The Wald Chi-Square test statistic for the predictor gre is 5.6661 with an associated p-value of 0.0173. If we set our alpha level to 0.05, we would reject the null hypothesis and conclude that the regression coefficient for gre has been found to be statistically different from zero in estimating gre given topnotch and gpa are in the model.
The Wald Chi-Square test statistic for the predictor topnotch is 2.2923 with an associated p-value of 0.1300. If we set our alpha level to 0.05, we would fail to reject the null hypothesis and conclude that the regression coefficient for topnotch has not been found to be statistically different from zero in estimating topnotch given gre and gpa are in the model.
The Wald Chi-Square test statistic for the predictor gpa is 4.2370 with an associated p-value of 0.0396. If we set our alpha level to 0.05, we would reject the null hypothesis and conclude that the regression coefficient for gpa has been found to be statistically different from zero in estimating gpa given topnotch and gpa are in the model.
dd. Percent Concordant – A pair of observations with different observed responses is said to be concordant if the observation with the lower ordered response value has a lower predicted mean score than the observation with the higher ordered response value.

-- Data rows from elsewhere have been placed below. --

### src/rtl/seq_lock_counter.sv
// Module: remaining-instruction counter for the lock window.
// Does: loads count+1 on a lock request, steps down once per retire strobe,
// and clears on an abort. Assumes retire pulses once per completed
// instruction, however many cycles that instruction took.
module seq_lock_counter #(
    parameter int LEN_W = seq_lock_pkg::LEN_W,
    parameter int CNT_W = seq_lock_pkg::CNT_W
) (
    input  logic             clk,
    input  logic             rst_n,
    input  logic             load,
    input  logic [LEN_W-1:0] len_code,
    input  logic             step,
    input  logic             abort,
    output logic             busy
);
    logic [CNT_W-1:0] remain_q;
    logic [CNT_W-1:0] load_val;

    // Convert the length code to an instruction count.
    always_comb begin
        load_val = CNT_W'(len_code) + CNT_W'(1);
    end

    // Counter update: abort beats load, load beats step.
    always_ff @(posedge clk) begin
        if (!rst_n) begin
            remain_q <= '0;
        end else if (abort) begin
            remain_q <= '0;
        end else if (load) begin
            remain_q <= load_val;
        end else if (step && (remain_q != '0)) begin
            remain_q <= remain_q - CNT_W'(1);
        end
    end

    // Window is open while instructions remain.
    always_comb begin
        busy = (remain_q != '0);
    end
endmodule

### src/rtl/seq_lock_gate.sv
// Module: per-source acceptance gating.
// Does: passes each pending request through, except that a source marked in
// MASK_SEL is blocked while inhibit is high. Assumes inhibit is already
// combined from the live request and the registered window.
module seq_lock_gate #(
    parameter int                 N        = seq_lock_pkg::NUM_SRC,
    parameter logic [N-1:0]       MASK_SEL = seq_lock_pkg::MASKABLE
) (
    input  logic         inhibit,
    input  logic [N-1:0] pend,
    output logic [N-1:0] accept
);
    for (genvar i = 0; i < N; i++) begin : g_src
        if (MASK_SEL[i]) begin : g_masked
            // Maskable source: blocked during the window.
            always_comb accept[i] = pend[i] & ~inhibit;
        end else begin : g_pass
            // Severe-fault source: never blocked.
            always_comb accept[i] = pend[i];
        end
    end
endmodule

### src/rtl/seq_lock_top.sv
// Module: atomic-sequence interrupt lock, top level.
// Does: opens a lock window of 1..MAX_LEN retired instructions on a lock
// request, gates interrupt, transfer and class A trap acceptance during it,
// and always lets class B traps through. A pending class B trap aborts the
// window. Assumes pending lines are held by their sources until accepted.
module seq_lock_top
    import seq_lock_pkg::*;
(
    input  logic             clk,
    input  logic             rst_n,
    input  logic             lock_req,
    input  logic [LEN_W-1:0] lock_len,
    input  logic             retire,
    input  logic             irq_pend,
    input  logic             xfer_pend,
    input  logic             trap_a_pend,
    input  logic             trap_b_pend,
    output logic             irq_en,
    output logic             xfer_en,
    output logic             trap_a_en,
    output logic             trap_b_en,
    output logic             lock_active
);
    logic               window_busy;
    logic               inhibit;
    logic [NUM_SRC-1:0] pend_vec;
    logic [NUM_SRC-1:0] accept_vec;

    seq_lock_counter #(
        .LEN_W (LEN_W),
        .CNT_W (CNT_W)
    ) u_cnt (
        .clk      (clk),
        .rst_n    (rst_n),
        .load     (lock_req),
        .len_code (lock_len),
        .step     (retire),
        .abort    (trap_b_pend),
        .busy     (window_busy)
    );

    // Inhibit starts in the request cycle itself.
    always_comb begin
        inhibit = lock_req | window_busy;
    end

    // Pack the sources in package order.
    always_comb begin
        pend_vec              = '0;
        pend_vec[SRC_IRQ]    = irq_pend;
        pend_vec[SRC_XFER]   = xfer_pend;
        pend_vec[SRC_TRAP_A] = trap_a_pend;
        pend_vec[SRC_TRAP_B] = trap_b_pend;
    end

    seq_lock_gate #(
        .N        (NUM_SRC),
        .MASK_SEL (MASKABLE)
    ) u_gate (
        .inhibit (inhibit),
        .pend    (pend_vec),
        .accept  (accept_vec)
    );

    // Unpack the acceptance enables and drive the status flag.
    always_comb begin
        irq_en      = accept_vec[SRC_IRQ];
        xfer_en     = accept_vec[SRC_XFER];
        trap_a_en   = accept_vec[SRC_TRAP_A];
        trap_b_en   = accept_vec[SRC_TRAP_B];
        lock_active = inhibit;
    end
endmodule

### config.mk
export PLATFORM = sky130hd
export DESIGN_NAME = seq_lock_top
export DESIGN_NICKNAME = d
export VERILOG_FILES = /design/src/rtl/seq_lock_pkg.sv /design/src/rtl/seq_lock_counter.sv /design/src/rtl/seq_lock_gate.sv /design/src/rtl/seq_lock_top.sv
export SDC_FILE = /design/constraint.sdc
export NUM_CORES = 1
export LEC_CHECK = 0
export BUFFER_PORTS_ARGS = -buffer_cell sky130_fd_sc_hd__buf_2
export CAP_MARGIN = 25
export CORE_AREA = 2 2 39 41
export CTS_BUF_LIST = sky130_fd_sc_hd__clkbuf_8
export CTS_CLUSTER_SIZE = 30
export DETAILED_ROUTE_END_ITERATION = 6
export DIE_AREA = 0 0 41 43
export MAX_ROUTING_LAYER = met4
export SETUP_SLACK_MARGIN = 0.2
export SLEW_MARGIN = 20
export SYNTH_ARGS = -nofsm -noshare
export SYNTH_HDL_FRONTEND = slang
export SYNTH_HIERARCHICAL = 1
export SYNTH_SLANG_ARGS = --single-unit
### constraint.sdc
create_clock -name clk -period 1.5 [get_ports clk]
set_input_delay 0.3 -clock clk [delete_from_list [all_inputs] [get_ports clk]]
set_output_delay 0.3 -clock clk [all_outputs]
set_load 0.01 [all_outputs]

ee. Percent Discordant – If the observation with the lower ordered response value has a higher predicted mean score than the observation with the higher ordered response value, then the pair is discordant.

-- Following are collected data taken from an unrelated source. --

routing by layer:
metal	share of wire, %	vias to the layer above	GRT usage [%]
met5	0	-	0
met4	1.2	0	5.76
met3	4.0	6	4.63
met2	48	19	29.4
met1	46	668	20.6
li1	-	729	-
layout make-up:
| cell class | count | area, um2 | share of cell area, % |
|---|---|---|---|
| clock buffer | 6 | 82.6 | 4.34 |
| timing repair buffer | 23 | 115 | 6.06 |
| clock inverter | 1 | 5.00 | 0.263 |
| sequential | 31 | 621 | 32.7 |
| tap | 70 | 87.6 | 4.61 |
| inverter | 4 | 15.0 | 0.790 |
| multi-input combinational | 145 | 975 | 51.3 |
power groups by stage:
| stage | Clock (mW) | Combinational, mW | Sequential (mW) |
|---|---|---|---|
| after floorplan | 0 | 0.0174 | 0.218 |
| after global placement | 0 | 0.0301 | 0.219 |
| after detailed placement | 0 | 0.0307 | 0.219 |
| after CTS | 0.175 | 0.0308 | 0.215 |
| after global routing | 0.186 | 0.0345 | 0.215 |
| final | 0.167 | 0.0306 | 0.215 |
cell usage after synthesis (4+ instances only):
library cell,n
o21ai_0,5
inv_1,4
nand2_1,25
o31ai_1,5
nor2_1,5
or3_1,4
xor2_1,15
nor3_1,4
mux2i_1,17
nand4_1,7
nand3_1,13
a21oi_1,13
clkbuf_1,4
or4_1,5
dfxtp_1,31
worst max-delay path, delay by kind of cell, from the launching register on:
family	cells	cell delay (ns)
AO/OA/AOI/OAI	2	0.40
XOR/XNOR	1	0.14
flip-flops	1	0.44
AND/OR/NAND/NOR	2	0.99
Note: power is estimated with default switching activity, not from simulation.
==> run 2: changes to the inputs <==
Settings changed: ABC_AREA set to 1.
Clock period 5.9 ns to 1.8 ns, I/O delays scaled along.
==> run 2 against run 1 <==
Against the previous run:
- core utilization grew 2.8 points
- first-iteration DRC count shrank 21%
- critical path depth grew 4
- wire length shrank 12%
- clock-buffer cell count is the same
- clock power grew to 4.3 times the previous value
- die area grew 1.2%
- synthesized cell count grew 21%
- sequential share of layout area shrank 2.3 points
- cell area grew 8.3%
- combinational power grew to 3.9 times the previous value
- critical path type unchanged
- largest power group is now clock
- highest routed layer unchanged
<file path="src/rtl/darb_pkg.sv">
package darb_pkg;

   typedef enum logic [1:0] {
      ST_IDLE = 2'd0,
      ST_ARB  = 2'd1,
      ST_WON  = 2'd2,
      ST_LOST = 2'd3
   } darb_state_e;

endpackage

</file>
<file path="src/rtl/darb_withdraw.sv">
module darb_withdraw #(
   parameter int ID_W = 4
) (
   input  logic            clk,
   input  logic            rst_n,
   input  logic            load_i,
   input  logic            upd_i,
   input  logic [ID_W-1:0] id_i,
   input  logic [ID_W-1:0] bus_i,
   output logic [ID_W-1:0] mask_o
);

   logic [ID_W-1:0] beaten;
   logic [ID_W-1:0] keep;
   logic [ID_W-1:0] mask_q;

   assign beaten = bus_i & ~id_i;

   // a bit survives only if no beaten position sits at or above it
   for (genvar b = 0; b < ID_W; b++) begin : g_keep
      assign keep[b] = ((beaten >> b) == '0);
   end

   always_ff @(posedge clk or negedge rst_n) begin
      if (!rst_n)      mask_q <= '0;
      else if (load_i) mask_q <= '1;
      else if (upd_i)  mask_q <= keep;
   end

   assign mask_o = mask_q;

endmodule

</file>
<file path="src/rtl/darb_settle.sv">
module darb_settle #(
   parameter int ID_W   = 4,
   parameter int SETTLE = 2
) (
   input  logic            clk,
   input  logic            rst_n,
   input  logic            active_i,
   input  logic [ID_W-1:0] bus_i,
   output logic            settled_o
);

   localparam int RUN_W = $clog2(SETTLE + 1);
   localparam logic [RUN_W-1:0] RUN_MAX  = RUN_W'(SETTLE);
   localparam logic [RUN_W-1:0] RUN_GOAL = RUN_W'(SETTLE - 2);

   logic [ID_W-1:0]  prev_q;
   logic             valid_q;
   logic [RUN_W-1:0] run_q;
   logic             same;

   assign same = (bus_i == prev_q);

   always_ff @(posedge clk or negedge rst_n) begin
      if (!rst_n) begin
         prev_q  <= '0;
         valid_q <= 1'b0;
         run_q   <= '0;
      end else if (!active_i) begin
         valid_q <= 1'b0;
         run_q   <= '0;
      end else begin
         prev_q  <= bus_i;
         valid_q <= 1'b1;
         if (!valid_q || !same) run_q <= '0;
         else if (run_q != RUN_MAX) run_q <= run_q + 1'b1;
      end
   end

   // SETTLE equal samples means SETTLE-1 matches in a row
   assign settled_o = active_i && valid_q && same && (run_q >= RUN_GOAL);

endmodule

</file>
<file path="src/rtl/darb_fsm.sv">
module darb_fsm
   import darb_pkg::*;
(
   input  logic        clk,
   input  logic        rst_n,
   input  logic        start_i,
   input  logic        req_i,
   input  logic        settled_i,
   input  logic        match_i,
   output darb_state_e state_o,
   output logic        load_o
);

   darb_state_e state_q, state_d;
   logic        start_q;
   logic        start_rise;

   assign start_rise = start_i && !start_q;
   assign load_o     = (state_q == ST_IDLE) && start_rise && req_i;

   always_comb begin
      state_d = state_q;
      if (!start_i) begin
         state_d = ST_IDLE;
      end else begin
         case (state_q)
            ST_IDLE: if (load_o)    state_d = ST_ARB;
            ST_ARB:  if (settled_i) state_d = match_i ? ST_WON : ST_LOST;
            default: state_d = state_q;
         endcase
      end
   end

   always_ff @(posedge clk or negedge rst_n) begin
      if (!rst_n) begin
         state_q <= ST_IDLE;
         start_q <= 1'b0;
      end else begin
         state_q <= state_d;
         start_q <= start_i;
      end
   end

   assign state_o = state_q;

endmodule

</file>
<file path="src/rtl/darb_cell.sv">
module darb_cell
   import darb_pkg::*;
#(
   parameter int ID_W   = 4,
   parameter int SETTLE = 2
) (
   input  logic            clk,
   input  logic            rst_n,
   input  logic            start_i,
   input  logic            req_i,
   input  logic [ID_W-1:0] dev_id_i,
   input  logic [ID_W-1:0] bus_i,
   output logic [ID_W-1:0] drive_o,
   output logic            win_o
);

   if (ID_W < 1 || ID_W > 16) begin : g_bad_width
      $error("darb_cell: ID_W must lie in 1..16");
   end
   if (SETTLE < 2 || SETTLE > 64) begin : g_bad_settle
      $error("darb_cell: SETTLE must lie in 2..64");
   end

   darb_state_e     state;
   logic            load;
   logic            settled;
   logic            in_arb;
   logic [ID_W-1:0] mask;

   assign in_arb = (state == ST_ARB);

   darb_fsm u_fsm (
      .clk       (clk),
      .rst_n     (rst_n),
      .start_i   (start_i),
      .req_i     (req_i),
      .settled_i (settled),
      .match_i   (bus_i == dev_id_i),
      .state_o   (state),
      .load_o    (load)
   );

   darb_withdraw #(.ID_W(ID_W)) u_withdraw (
      .clk    (clk),
      .rst_n  (rst_n),
      .load_i (load),
      .upd_i  (in_arb),
      .id_i   (dev_id_i),
      .bus_i  (bus_i),
      .mask_o (mask)
   );

   darb_settle #(.ID_W(ID_W), .SETTLE(SETTLE)) u_settle (
      .clk       (clk),
      .rst_n     (rst_n),
      .active_i  (in_arb),
      .bus_i     (bus_i),
      .settled_o (settled)
   );

   always_comb begin
      case (state)
         ST_ARB:  drive_o = dev_id_i & mask;
         ST_WON:  drive_o = dev_id_i;
         default: drive_o = '0;
      endcase
   end

   assign win_o = (state == ST_WON);

endmodule

</file>
**src/rtl/irq_msi_pkg.sv**
```systemverilog
// Package: shared constants and types for the interrupt dispatcher.
// Holds the bit positions inside a 64-bit redirection entry, the scan
// states and the captured message fields handed to the formatter.
package irq_msi_pkg;

    localparam int RTE_W     = 64;
    localparam int B_VEC_LO  = 0;
    localparam int B_DLV_LO  = 8;
    localparam int B_DMODE   = 11;
    localparam int B_RIRR    = 14;
    localparam int B_TRIG    = 15;
    localparam int B_MASK    = 16;
    localparam int B_DEST_LO = 48;

    localparam logic [2:0] DLV_LEGACY = 3'b111;
    localparam int         REMAP_SRC  = 0;
    localparam int         REMAP_DST  = 2;

    typedef enum logic [1:0] {
        ST_IDLE  = 2'd0,
        ST_SCAN  = 2'd1,
        ST_FETCH = 2'd2,
        ST_SEND  = 2'd3
    } scan_st_e;

    typedef struct packed {
        logic [15:0] dest;
        logic        dst_mode;
        logic [2:0]  dlv;
        logic        trig;
        logic [7:0]  vec;
    } msg_fields_t;

endpackage

```
**src/rtl/irq_pin_capture.sv**
```systemverilog
// Module: per-pin pending register and pass trigger.
// Remaps the incoming pin number, drops out-of-range events, and applies
// the rules for level and edge pins to the pending bits. It raises a
// one-cycle kick when a service pass should run.
// Assumes at most one event per cycle. A set from an event wins over a
// clear from the scanner on the same pin in the same cycle.
module irq_pin_capture
    import irq_msi_pkg::*;
#(
    parameter int NUM_PINS = 24,
    parameter int PIN_W    = 8,
    localparam int IDX_W   = $clog2(NUM_PINS)
)(
    input  logic                      clk,
    input  logic                      rst_n,
    input  logic                      evt_valid,
    input  logic [PIN_W-1:0]          evt_pin,
    input  logic                      evt_level,
    input  logic [NUM_PINS*RTE_W-1:0] rte_tbl,
    input  logic                      clr_valid,
    input  logic [IDX_W-1:0]          clr_idx,
    output logic [NUM_PINS-1:0]       pending,
    output logic                      pass_kick
);

    logic [RTE_W-1:0] ent_arr [NUM_PINS];
    logic [PIN_W-1:0] map_pin;
    logic             in_range;
    logic [IDX_W-1:0] sel_idx;
    logic             ent_trig;
    logic             ent_mask;
    logic             ent_rirr;
    logic             set_hit;
    logic             drop_hit;

    for (genvar g = 0; g < NUM_PINS; g++) begin : g_ent
        assign ent_arr[g] = rte_tbl[g*RTE_W +: RTE_W];
    end

    // Remap the pin number, pick its entry and classify the event.
    always_comb begin
        map_pin   = (evt_pin == PIN_W'(REMAP_SRC)) ? PIN_W'(REMAP_DST) : evt_pin;
        in_range  = int'(map_pin) < NUM_PINS;
        sel_idx   = in_range ? map_pin[IDX_W-1:0] : '0;
        ent_trig  = ent_arr[sel_idx][B_TRIG];
        ent_mask  = ent_arr[sel_idx][B_MASK];
        ent_rirr  = ent_arr[sel_idx][B_RIRR];
        set_hit   = evt_valid && in_range && evt_level && (ent_trig || !ent_mask);
        drop_hit  = evt_valid && in_range && !evt_level && ent_trig;
        pass_kick = evt_valid && in_range && evt_level &&
                    (ent_trig ? !ent_rirr : !ent_mask);
    end

    for (genvar p = 0; p < NUM_PINS; p++) begin : g_pend
        logic hit_here;
        assign hit_here = (sel_idx == IDX_W'(p));

        // Pending bit of one pin: an event set wins over any clear.
        always_ff @(posedge clk) begin
            if (!rst_n) begin
                pending[p] <= 1'b0;
            end else if (set_hit && hit_here) begin
                pending[p] <= 1'b1;
            end else if ((drop_hit && hit_here) ||
                         (clr_valid && clr_idx == IDX_W'(p))) begin
                pending[p] <= 1'b0;
            end
        end
    end

    // An out-of-range pin number leaves every pending bit alone.
    p_oob_ignored_r1: assert property (@(posedge clk) disable iff (!rst_n)
        (evt_valid && !in_range && !clr_valid) |=> $stable(pending));

    // Deasserting a level pin leaves it not pending.
    p_level_drop_r4: assert property (@(posedge clk) disable iff (!rst_n)
        (drop_hit) |=> !pending[$past(sel_idx)]);

    // A masked edge event on a pin that is not pending leaves it not pending.
    p_masked_edge_r5: assert property (@(posedge clk) disable iff (!rst_n)
        (evt_valid && in_range && evt_level && !ent_trig && ent_mask &&
         !pending[sel_idx]) |=> !pending[$past(sel_idx)]);

    // An edge delivery clears pending unless a new event lands on it.
    p_edge_clear_r6: assert property (@(posedge clk) disable iff (!rst_n)
        (clr_valid && !(set_hit && sel_idx == clr_idx)) |=> !pending[$past(clr_idx)]);

endmodule

```
**src/rtl/irq_scan_fsm.sv**
```systemverilog
// Module: service-pass sequencer.
// Walks the pins in ascending order, one pin per cycle, and decides
// whether each pin is delivered. It requests pending-clear or remote-IRR
// set, fetches a legacy vector when needed, and holds the captured
// message until it is accepted.
// Assumes the register block applies a remote-IRR set by the next edge.
// A kick that arrives during a pass schedules one more pass.
module irq_scan_fsm
    import irq_msi_pkg::*;
#(
    parameter int NUM_PINS = 24,
    localparam int IDX_W   = $clog2(NUM_PINS)
)(
    input  logic                      clk,
    input  logic                      rst_n,
    input  logic                      pass_kick,
    input  logic [NUM_PINS-1:0]       pending,
    input  logic [NUM_PINS*RTE_W-1:0] rte_tbl,
    input  logic                      msg_ready,
    input  logic                      ext_vec_ack,
    input  logic [7:0]                ext_vec_data,
    output logic                      clr_valid,
    output logic [IDX_W-1:0]          clr_idx,
    output logic                      rirr_set_valid,
    output logic [IDX_W-1:0]          rirr_set_idx,
    output logic                      ext_vec_req,
    output logic                      msg_valid,
    output msg_fields_t               held
);

    logic [RTE_W-1:0] ent_arr [NUM_PINS];
    scan_st_e         state;
    logic [IDX_W-1:0] idx;
    logic             pass_req;
    logic             cur_trig;
    logic             cur_mask;
    logic             cur_rirr;
    logic             deliver;
    logic             last;
    msg_fields_t      cand;

    for (genvar g = 0; g < NUM_PINS; g++) begin : g_ent
        assign ent_arr[g] = rte_tbl[g*RTE_W +: RTE_W];
    end

    // Decode the entry under the scan pointer and judge deliverability.
    always_comb begin
        cur_trig      = ent_arr[idx][B_TRIG];
        cur_mask      = ent_arr[idx][B_MASK];
        cur_rirr      = ent_arr[idx][B_RIRR];
        cand.dest     = ent_arr[idx][B_DEST_LO +: 16];
        cand.dst_mode = ent_arr[idx][B_DMODE];
        cand.dlv      = ent_arr[idx][B_DLV_LO +: 3];
        cand.trig     = cur_trig;
        cand.vec      = ent_arr[idx][B_VEC_LO +: 8];
        deliver       = pending[idx] && !cur_mask && !(cur_trig && cur_rirr);
        last          = (idx == IDX_W'(NUM_PINS - 1));
    end

    // Side requests issued in the cycle a pin is chosen.
    always_comb begin
        clr_valid      = (state == ST_SCAN) && deliver && !cur_trig;
        clr_idx        = idx;
        rirr_set_valid = (state == ST_SCAN) && deliver && cur_trig;
        rirr_set_idx   = idx;
        ext_vec_req    = (state == ST_FETCH);
        msg_valid      = (state == ST_SEND);
    end

    // Sequencer: idle, step through pins, fetch a vector, offer a message.
    always_ff @(posedge clk) begin
        if (!rst_n) begin
            state    <= ST_IDLE;
            idx      <= '0;
            pass_req <= 1'b0;
            held     <= '0;
        end else begin
            if (pass_kick) begin
                pass_req <= 1'b1;
            end
            unique case (state)
                ST_IDLE: begin
                    if (pass_req || pass_kick) begin
                        state    <= ST_SCAN;
                        idx      <= '0;
                        pass_req <= 1'b0;
                    end
                end
                ST_SCAN: begin
                    if (deliver) begin
                        held  <= cand;
                        state <= (cand.dlv == DLV_LEGACY) ? ST_FETCH : ST_SEND;
                    end else if (last) begin
                        state <= ST_IDLE;
                    end else begin
                        idx <= idx + IDX_W'(1);
                    end
                end
                ST_FETCH: begin
                    if (ext_vec_ack) begin
                        held.vec <= ext_vec_data;
                        state    <= ST_SEND;
                    end
                end
                ST_SEND: begin
                    if (msg_ready) begin
                        if (last) begin
                            state <= ST_IDLE;
                        end else begin
                            idx   <= idx + IDX_W'(1);
                            state <= ST_SCAN;
                        end
                    end
                end
                default: state <= ST_IDLE;
            endcase
        end
    end

    // A remote-IRR set is only requested for a pin whose flag is clear.
    p_coalesce_r3: assert property (@(posedge clk) disable iff (!rst_n)
        rirr_set_valid |-> !ent_arr[rirr_set_idx][B_RIRR]);

    // A pin that is not delivered moves the pointer up by one.
    p_scan_step_r7: assert property (@(posedge clk) disable iff (!rst_n)
        (state == ST_SCAN && !deliver && !last) |=> (idx == $past(idx) + IDX_W'(1)));

    // The legacy request stays up until it is acknowledged.
    p_req_hold_r11: assert property (@(posedge clk) disable iff (!rst_n)
        (ext_vec_req && !ext_vec_ack) |=> ext_vec_req);

    // A stalled message keeps its content.
    p_hold_r12: assert property (@(posedge clk) disable iff (!rst_n)
        (msg_valid && !msg_ready) |=> (msg_valid && $stable(held)));

endmodule

```
**src/rtl/irq_msg_format.sv**
```systemverilog
// Module: builds the message address and data words from captured fields.
// Purely combinational. It assumes its inputs are held steady by the
// sequencer for as long as the message is offered.
module irq_msg_format
    import irq_msi_pkg::*;
#(
    parameter logic [31:0] MSI_BASE  = 32'hFEE0_0000,
    parameter int          DEST_LSB  = 12,
    parameter int          DMODE_BIT = 2
)(
    input  msg_fields_t f,
    output logic [31:0] addr,
    output logic [31:0] data
);

    // Pack destination into the address, and vector, mode and trigger into the data.
    always_comb begin
        addr = MSI_BASE | (32'(f.dest) << DEST_LSB) | (32'(f.dst_mode) << DMODE_BIT);
        data = {16'h0000, f.trig, 4'b0000, f.dlv, f.vec};
    end

endmodule

```
**src/rtl/irq_msi_dispatch.sv**
```systemverilog
// Module: top of the interrupt pin capture and message dispatcher.
// Wires the pending register, the pass sequencer and the message
// formatter together. It assumes the redirection entries are owned and
// updated outside this block, including remote-IRR set requests.
module irq_msi_dispatch
    import irq_msi_pkg::*;
#(
    parameter int NUM_PINS = 24,
    parameter int PIN_W    = 8,
    localparam int IDX_W   = $clog2(NUM_PINS)
)(
    input  logic                      clk,
    input  logic                      rst_n,
    input  logic                      irq_evt_valid,
    input  logic [PIN_W-1:0]          irq_evt_pin,
    input  logic                      irq_evt_level,
    input  logic [NUM_PINS*64-1:0]    rte_tbl,
    output logic                      rirr_set_valid,
    output logic [IDX_W-1:0]          rirr_set_idx,
    output logic                      ext_vec_req,
    input  logic                      ext_vec_ack,
    input  logic [7:0]                ext_vec_data,
    output logic                      msg_valid,
    input  logic                      msg_ready,
    output logic [31:0]               msg_addr,
    output logic [31:0]               msg_data
);

    logic [NUM_PINS-1:0] pending;
    logic                pass_kick;
    logic                clr_valid;
    logic [IDX_W-1:0]    clr_idx;
    msg_fields_t         held;

    irq_pin_capture #(
        .NUM_PINS (NUM_PINS),
        .PIN_W    (PIN_W)
    ) u_capture (
        .clk       (clk),
        .rst_n     (rst_n),
        .evt_valid (irq_evt_valid),
        .evt_pin   (irq_evt_pin),
        .evt_level (irq_evt_level),
        .rte_tbl   (rte_tbl),
        .clr_valid (clr_valid),
        .clr_idx   (clr_idx),
        .pending   (pending),
        .pass_kick (pass_kick)
    );

    irq_scan_fsm #(
        .NUM_PINS (NUM_PINS)
    ) u_scan (
        .clk            (clk),
        .rst_n          (rst_n),
        .pass_kick      (pass_kick),
        .pending        (pending),
        .rte_tbl        (rte_tbl),
        .msg_ready      (msg_ready),
        .ext_vec_ack    (ext_vec_ack),
        .ext_vec_data   (ext_vec_data),
        .clr_valid      (clr_valid),
        .clr_idx        (clr_idx),
        .rirr_set_valid (rirr_set_valid),
        .rirr_set_idx   (rirr_set_idx),
        .ext_vec_req    (ext_vec_req),
        .msg_valid      (msg_valid),
        .held           (held)
    );

    irq_msg_format u_format (
        .f    (held),
        .addr (msg_addr),
        .data (msg_data)
    );

endmodule

```
[src/rtl/pcd_start_ctl.sv]
module pcd_start_ctl
  import pcd_pkg::*;
#(
  parameter int MIN_RATIO = 2,
  parameter int MAX_RATIO = 32,
  localparam int RW = $clog2(MAX_RATIO + 1),
  localparam int PW = $clog2(MAX_RATIO)
) (
  input  logic          clk_i,
  input  logic          rst_ni,
  input  logic          hold_i,
  input  logic [RW-1:0] ratio_i,
  input  logic [PW-1:0] phase_i,
  output logic          started_o,
  output logic [PW-1:0] wait_o,
  output logic          launch_o
);

  logic [PW-1:0] wait_q;
  logic          started_q;
  int            n_eff;

  assign n_eff = fit_ratio(int'(ratio_i), MIN_RATIO, MAX_RATIO);

  always_ff @(posedge clk_i or negedge rst_ni) begin
    if (!rst_ni) begin
      wait_q    <= '0;
      started_q <= 1'b0;
    end else if (hold_i) begin
      wait_q    <= PW'(fit_phase(int'(phase_i), n_eff));
      started_q <= 1'b0;
    end else if (!started_q) begin
      if (wait_q == '0) started_q <= 1'b1;
      else              wait_q    <= wait_q - 1'b1;
    end
  end

  assign launch_o  = !hold_i && !started_q && (wait_q == '0);
  assign started_o = started_q;
  assign wait_o    = wait_q;

endmodule
[src/rtl/scsi_irq_pkg.sv]
package scsi_irq_pkg;
    localparam int DATA_W  = 8;
    localparam int ST0_W   = 8;
    localparam int ST1_W   = 3;
    localparam int PHASE_W = 3;

    typedef enum logic [1:0] {
        SEL_ST0 = 2'd0,
        SEL_ST1 = 2'd1,
        SEL_EN0 = 2'd2,
        SEL_EN1 = 2'd3
    } reg_sel_e;
endpackage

ff. Percent Tied – If a pair of observations with different responses is neither concordant nor discordant, it is a tie.
gg. Pairs – This is the total number of distinct pairs with one case having a positive response (admit = 1) and the other having a negative response (admit = 0). The total number of ways the 400 observations can be paired up (excluding be matched up with themselves) is 400(399)/2 = 79,800. Of the 79,800 possible pairings, 34,671 have different values on the response variable and 79,800 – 34,671 = 45,129 have the same value on the response variable.
hh. Somers’ D – Somer’s D is used to determine the strength and direction of relation between pairs of variables. Its values range from -1.0 (all pairs disagree) to 1.0 (all pairs agree). It is defined as (nc-nd)/t where nc is the number of pairs that are concordant, and nd the number of pairs that are discordant, and t is the number of total number of pairs with different responses. In our example, it equals the difference between the percent concordant and the percent discordant divided by 100: (63.9-35.6)/100 = 0.283.
ii. Gamma – The Goodman-Kruskal Gamma method does not penalize for ties on either variable. Its values range from -1.0 (no association) to 1.0 (perfect association). Because it does not penalize for ties, its value will generally be greater than the values for Somer’s D.
jj. Tau-a – Kendall’s Tau-a is a modification of Somer’s D to take into the account the difference between the number of possible paired observations and the number of paired observations with different response. It is defined to be the ratio of the difference between the number of concordant pairs and the number of discordant pairs to the number of possible pairs (2(nc-nd)/(N(N-1)). Usually Tau-a is much smaller than Somer’s D since there would be many paired observations with the same response.
kk. c – Another measure of rank correlation of ordinal variables. It ranges from 0 to (no association) to 1 (perfect association). It is a variant of Somer’s D index.